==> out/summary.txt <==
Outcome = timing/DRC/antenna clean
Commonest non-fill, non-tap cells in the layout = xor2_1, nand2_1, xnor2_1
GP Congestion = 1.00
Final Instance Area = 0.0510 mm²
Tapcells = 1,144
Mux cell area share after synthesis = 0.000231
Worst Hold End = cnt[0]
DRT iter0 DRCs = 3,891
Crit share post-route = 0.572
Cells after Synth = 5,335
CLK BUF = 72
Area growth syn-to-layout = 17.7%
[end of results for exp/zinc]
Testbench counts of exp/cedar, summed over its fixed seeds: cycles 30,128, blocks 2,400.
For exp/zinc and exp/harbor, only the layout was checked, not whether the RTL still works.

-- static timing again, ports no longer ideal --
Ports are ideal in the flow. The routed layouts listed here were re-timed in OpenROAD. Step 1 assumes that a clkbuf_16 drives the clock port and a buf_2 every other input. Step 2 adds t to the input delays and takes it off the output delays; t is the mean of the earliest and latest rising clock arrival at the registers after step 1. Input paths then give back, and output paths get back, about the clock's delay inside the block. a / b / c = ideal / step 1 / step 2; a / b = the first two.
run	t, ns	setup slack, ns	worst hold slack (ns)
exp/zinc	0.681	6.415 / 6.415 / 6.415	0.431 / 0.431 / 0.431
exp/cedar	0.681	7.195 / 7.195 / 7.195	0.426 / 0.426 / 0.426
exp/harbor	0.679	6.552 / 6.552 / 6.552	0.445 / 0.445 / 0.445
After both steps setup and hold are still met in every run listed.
This design comes from an exercise in tuning for small area, a short achievable clock period and few clock cycles per item on the open sky130 flow, not from production work.
RTL that was checked went through simulation tests only; none was proved equivalent to the original.

## aes_enc_core
module aes_enc_core (
    input  wire         clk,
    input  wire         rst,         
    input  wire         in_valid,
    output wire         in_ready,
    input  wire         key_256,     
    input  wire [255:0] key,
    input  wire [127:0] block_in,
    output reg          out_valid,
    output wire [127:0] block_out
);
clock: 9.0 ns
lec_check: 0
cap_margin: 20
core_margin: 2
core_utilization: 45
place_density: 0.6
setup_slack_margin: 5
slew_margin: 20
standard.sh (not shown) runs the stock make flow with config.mk's settings and CLKGATE_MAP_FILE= SYNTH_SCRIPT=/design/flow/synth_recipe.tcl, a recipe that flattens the netlist after the stock synthesis.
==> flow/flow/run.sh <==
#!/bin/bash
set -euo pipefail
bash standard.sh SETUP_SLACK_MARGIN=5.7 finish > standard.log 2>&1
The first run finished clean.
Next try:
==> flow/flow/run.sh (replaced) <==
#!/bin/bash
set -euo pipefail
bash standard.sh SETUP_SLACK_MARGIN=5.7 "BUFFER_PORTS_ARGS=-buffer_cell sky130_fd_sc_hd__buf_1" finish > standard.log 2>&1
After rerunning:
- The changed run passed the timing, DRC and antenna checks
- utilization drops by 2.5 points
- first-iteration DRC count grows by 6.7%
- sequential share of layout area rises by 0.88 points
Next try:
==> flow/run.sh (new file) <==
#!/bin/bash
# synth_recipe.tcl (not shown) runs the flow's synth.tcl, then flattens the netlist and writes it again
# the make line also repeats each setting of config.mk as NAME=value (left out here)
make -C /OpenROAD-flow-scripts/flow DESIGN_CONFIG=/design/flow/config.mk WORK_HOME=/design/flow/orfs CLKGATE_MAP_FILE= SYNTH_SCRIPT=/design/flow/synth_recipe.tcl finish
removed: flow/flow/run.sh
removed: flow/standard.sh
Clock-buffer cell count went up by 11.
Worst setup slack got worse by 420 ps.
Cell count goes down by 6.7%.
Synthesized cell count is unchanged.
No functional check of the RTL was part of any run of this note.

---

== v58 ==
aes_enc_core, a different RTL version from the one above (not shown whole).
For scale: ~5800 cells after synthesis, ~1100 flip-flops, about 520 I/O pins.
export LEC_CHECK = 0
export CAP_MARGIN = 20
export CORE_MARGIN = 2
export CORE_UTILIZATION = 60
export PLACE_DENSITY = 0.7
export SETUP_SLACK_MARGIN = 5
export SLEW_MARGIN = 20
create_clock -name core_clock -period 9.0 [get_ports {clk}]
==> flow/flow/run.sh <==
#!/bin/bash
set -euo pipefail
rm -rf scripts
cp -r "$FLOW_HOME/scripts" scripts
cat > scripts/abc_speed.script <<'EOT'
&get -n
&st
&dch
&nf
&put
topo
stime -c
buffer -c
upsize -c
dnsize -c
EOT
bash standard.sh SCRIPTS_DIR="$PWD/scripts" SETUP_SLACK_MARGIN=5.6 \
  "BUFFER_PORTS_ARGS=-buffer_cell sky130_fd_sc_hd__buf_1" \
  "CTS_ARGS=-sink_clustering_enable -repair_clock_nets -dont_use_dummy_load -sink_clustering_size 24 -sink_clustering_max_diameter 120" finish > standard.log 2>&1
Per the final summary, v58 finished and its layout is clean on timing, DRC and antenna.
## Diff of input files: v1 against v58
==> flow/flow/run.sh <==
#!/bin/bash
# The standard layout (settings from config.mk), with the smallest buffer on every port.
set -euo pipefail
bash standard.sh "BUFFER_PORTS_ARGS=-buffer_cell sky130_fd_sc_hd__buf_1" finish > standard.log 2>&1
Results
v1 vs v58: final cell count without fillers up. Average footprint of a synthesized cell of v58 is on par with v1. Reported for v58 and v1, number of failing setup endpoints in the final timing report turned out identical to the last digit. v1 ends up with a number of nets in the layout that is 5.7% higher than in v58. Synthesized area (lower): v58. Cell area reported after detailed placement of v1 exceeds that of v58 by a few percent.
The following lists how v10 was set up differently from v1:
==> flow/flow/run.sh <==
#!/bin/bash
# The standard layout (settings from config.mk), with the smallest buffer on every port.
set -euo pipefail
bash standard.sh SETUP_SLACK_MARGIN=5.45 "BUFFER_PORTS_ARGS=-buffer_cell sky130_fd_sc_hd__buf_1" finish > standard.log 2>&1
Findings:
Compared with v1, v10 shows a higher number of diodes added for antenna fixing. Sort v1 and v10 by final core utilization asc -> top: v1. Highest clock rate: v10 vs v1 up 0.021 GHz. Diff v1 -> v10: post-detailed-route via-to-cell ratio now larger, minimum setup slack among reg-to-reg paths saw an increase.
No run of this note included a check of the RTL's function; only the layout flow was run.

---

Setup of run 1:
Another version of the RTL of aes_enc_core (not shown whole).
Size in the first run: ~6200 cells after synthesis, roughly 520 I/O pins, ~0.057 mm² of cells after synthesis.
Settings: LEC_CHECK=0, CAP_MARGIN=20, CORE_MARGIN=2, CORE_UTILIZATION=60, PLACE_DENSITY=0.7, SETUP_SLACK_MARGIN=5, SLEW_MARGIN=20, TNS_END_PERCENT=20; clock period 9.0 ns.
==> flow/flow/run.sh <==
#!/bin/bash
set -euo pipefail
rm -rf scripts
cp -r "$FLOW_HOME/scripts" scripts
cat > scripts/abc_speed.script <<'EOT'
&get -n
&st
&dch
&nf -R 1000
&put
buffer -c
topo
stime -c
upsize -c
dnsize -c
EOT
bash standard.sh SCRIPTS_DIR="$PWD/scripts" SETUP_SLACK_MARGIN=5.6 \
  "BUFFER_PORTS_ARGS=-buffer_cell sky130_fd_sc_hd__buf_1" \
  "CTS_ARGS=-sink_clustering_enable -repair_clock_nets -dont_use_dummy_load -sink_clustering_size 24 -sink_clustering_max_diameter 120" finish > standard.log 2>&1
In summary, run 1 completed successfully, with a layout that passed the timing, DRC and antenna checks.
Testbench counts of run 1, summed over its fixed seeds: cycles 23,252, items 1,920.
For run 2, these inputs were changed with respect to run 1:
- removing TNS_END_PERCENT (formerly 20)
-- flow/flow/run.sh --
<<< run 1, line 16
EOT
bash standard.sh SCRIPTS_DIR="$PWD/scripts" SETUP_SLACK_MARGIN=5.6 \
  "BUFFER_PORTS_ARGS=-buffer_cell sky130_fd_sc_hd__buf_1" \
>>> run 2, line 16
EOT
bash standard.sh SCRIPTS_DIR="$PWD/scripts" SETUP_SLACK_MARGIN=5.5 \
  "BUFFER_PORTS_ARGS=-buffer_cell sky130_fd_sc_hd__buf_1" \
### Flow results
The design area was comparable across run 1 and run 2. Critical path depth: run 1 and run 2 compared, lower one is run 1. Fraction of met3 tracks used by global routing in run 2 is 0.19 points higher than in run 1. Going from run 1 to run 2, area added between synthesis and finish grows by 0.20 points. Taking run 1 as the reference, in run 2 violation count after the first detailed-route iteration down about 2.2%, pin slew with the least headroom to its limit flat.
What run 3 does differently from run 2 at the input level:
-- flow/flow/run.sh --
<<< run 2, line 16
EOT
bash standard.sh SCRIPTS_DIR="$PWD/scripts" SETUP_SLACK_MARGIN=5.5 \
  "BUFFER_PORTS_ARGS=-buffer_cell sky130_fd_sc_hd__buf_1" \
>>> run 3, line 16
EOT
bash standard.sh SCRIPTS_DIR="$PWD/scripts" SETUP_SLACK_MARGIN=5.7 \
  "BUFFER_PORTS_ARGS=-buffer_cell sky130_fd_sc_hd__buf_1" \
[summary]
Run 3 went all the way through synthesis, placement and routing and the layout is clean on timing, DRC and antenna. Run 3 ends up with a utilization that is 2.4 points higher than in run 2. Run 3: critical path depth in cells is 3 lower than what run 2 reported. Maximum single-stage delay on the critical path delta for run 3 relative to run 2: 440 ps higher. Per the comparison of run 3 with run 2, total setup violations reported at the end of the flow closely matched the old numbers, wire length has increased, worst-path maximum fanout picked up an extra 1.

---

before:
Another version of the RTL of aes_enc_core (not shown whole).
Size: roughly 6200 cells after synthesis, about 520 I/O pins, roughly 0.059 mm² of cells after synthesis.
==> flow/config.mk <==
export PLATFORM = sky130hd
export DESIGN_NAME = aes_enc_core
export DESIGN_NICKNAME = aes_enc_core
export VERILOG_FILES = /design/flow/design.v
export SDC_FILE = /design/flow/constraint.sdc
export NUM_CORES = 8
export LEC_CHECK = 0
export CAP_MARGIN = 20
export CORE_MARGIN = 2
export CORE_UTILIZATION = 60
export PLACE_DENSITY = 0.7
export SETUP_SLACK_MARGIN = 5
export SLEW_MARGIN = 20
==> flow/constraint.sdc <==
create_clock -name core_clock -period 9.0 [get_ports {clk}]
set_input_delay 1.8000 -clock core_clock [delete_from_list [all_inputs] [get_ports {clk}]]
set_output_delay 1.8000 -clock core_clock [all_outputs]
set_load 0.01 [all_outputs]
==> flow/flow/run.sh <==
#!/bin/bash
set -euo pipefail
rm -rf scripts
cp -r "$FLOW_HOME/scripts" scripts
cat > scripts/abc_speed.script <<'EOT'
&get -n
&st
&dch
&nf -R 1000
&put
buffer -c
topo
stime -c
upsize -c
dnsize -c
EOT
bash standard.sh SCRIPTS_DIR="$PWD/scripts" SETUP_SLACK_MARGIN=5.6 \
  "BUFFER_PORTS_ARGS=-buffer_cell sky130_fd_sc_hd__buf_1" \
  "CTS_ARGS=-sink_clustering_enable -repair_clock_nets -dont_use_dummy_load -sink_clustering_size 24 -sink_clustering_max_diameter 120" finish > standard.log 2>&1
Testbench counts of before, summed over its fixed seeds: cycles 23,252, items 1,920.
Setup changes, before to after
diff --git a/flow/flow/run.sh b/flow/flow/run.sh
--- a/flow/flow/run.sh
+++ b/flow/flow/run.sh
@@ -15,5 +15,5 @@
 dnsize -c
 EOT
-bash standard.sh SCRIPTS_DIR="$PWD/scripts" SETUP_SLACK_MARGIN=5.6 \
+bash standard.sh SCRIPTS_DIR="$PWD/scripts" SETUP_SLACK_MARGIN=5.75 \
   "BUFFER_PORTS_ARGS=-buffer_cell sky130_fd_sc_hd__buf_1" \
   "CTS_ARGS=-sink_clustering_enable -repair_clock_nets -dont_use_dummy_load -sink_clustering_size 24 -sink_clustering_max_diameter 120" finish > standard.log 2>&1
Findings:
- Post-detailed-route wirelength per cell was lower in the run labelled before.
- Count of cell instances traversed by the critical path, before and after: higher on after
- When after is set beside before, its worst reg2reg path depth turns out to be 1 larger.
- after against before: amount of wire on met3 after detailed routing increased about 10%, required time of the critical path increased 60 ps, total wire length increased about 1.8%.

## separate check: timing with driven ports
The flow's constraints put no driver on any port. The routed layouts listed below were extracted and timed again, unchanged, in two steps. Step 1 (the two cells are an assumption about what drives the block):
set clk [get_ports {clk}]
set_driving_cell -lib_cell sky130_fd_sc_hd__clkbuf_16 $clk
set_driving_cell -lib_cell sky130_fd_sc_hd__buf_2 [delete_from_list [all_inputs] $clk]
Step 2 adds t to the input delays and takes it off the output delays; t is the mean of the earliest and latest rising clock arrival at the registers after step 1. Input paths then give back, and output paths get back, about the clock's delay inside the block. a / b / c = ideal ports / drivers / drivers and shift; a / b = the first two.
| run | t, ns | slack for setup (ns) | slew at the worst register clock pin (ns) | cell pins on the clock port's net |
|---|---|---|---|---|
| the first run of note 1 | 0.828 | 5.510 / 5.510 / 5.510 | 0.07 / 0.07 | 1 |
| the second run of note 1 | 0.830 | 5.444 / 5.444 / 5.444 | 0.07 / 0.07 | 1 |
| the third run of note 1 | 0.841 | 5.024 / 5.024 / 5.024 | 0.07 / 0.07 | 1 |
| v58 | 0.761 | 5.595 / 5.595 / 5.595 | 0.11 / 0.11 | 1 |
| v1 | 0.784 | 5.040 / 5.040 / 5.040 | 0.07 / 0.07 | 1 |
| v10 | 0.796 | 5.350 / 5.350 / 5.350 | 0.07 / 0.07 | 1 |
| run 1 | 0.739 | 5.336 / 5.336 / 5.336 | 0.11 / 0.11 | 1 |
| run 2 | 0.740 | 5.513 / 5.513 / 5.513 | 0.11 / 0.11 | 1 |
| run 3 | 0.744 | 5.699 / 5.699 / 5.699 | 0.11 / 0.11 | 1 |
| before | 0.773 | 5.636 / 5.571 / 5.636 | 0.11 / 0.11 | 1 |
| after | 0.774 | 5.726 / 5.704 / 5.726 | 0.11 / 0.11 | 1 |
After both steps setup and hold are still met in every run listed.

▸ What the task requires: Everything from the first line of the data through the line holding "[end of results for exp/zinc]" should be output exactly, and no other lines.

▸ Reply to the exercise:
==> out/summary.txt <==
Outcome = timing/DRC/antenna clean
Commonest non-fill, non-tap cells in the layout = xor2_1, nand2_1, xnor2_1
GP Congestion = 1.00
Final Instance Area = 0.0510 mm²
Tapcells = 1,144
Mux cell area share after synthesis = 0.000231
Worst Hold End = cnt[0]
DRT iter0 DRCs = 3,891
Crit share post-route = 0.572
Cells after Synth = 5,335
CLK BUF = 72
Area growth syn-to-layout = 17.7%
[end of results for exp/zinc]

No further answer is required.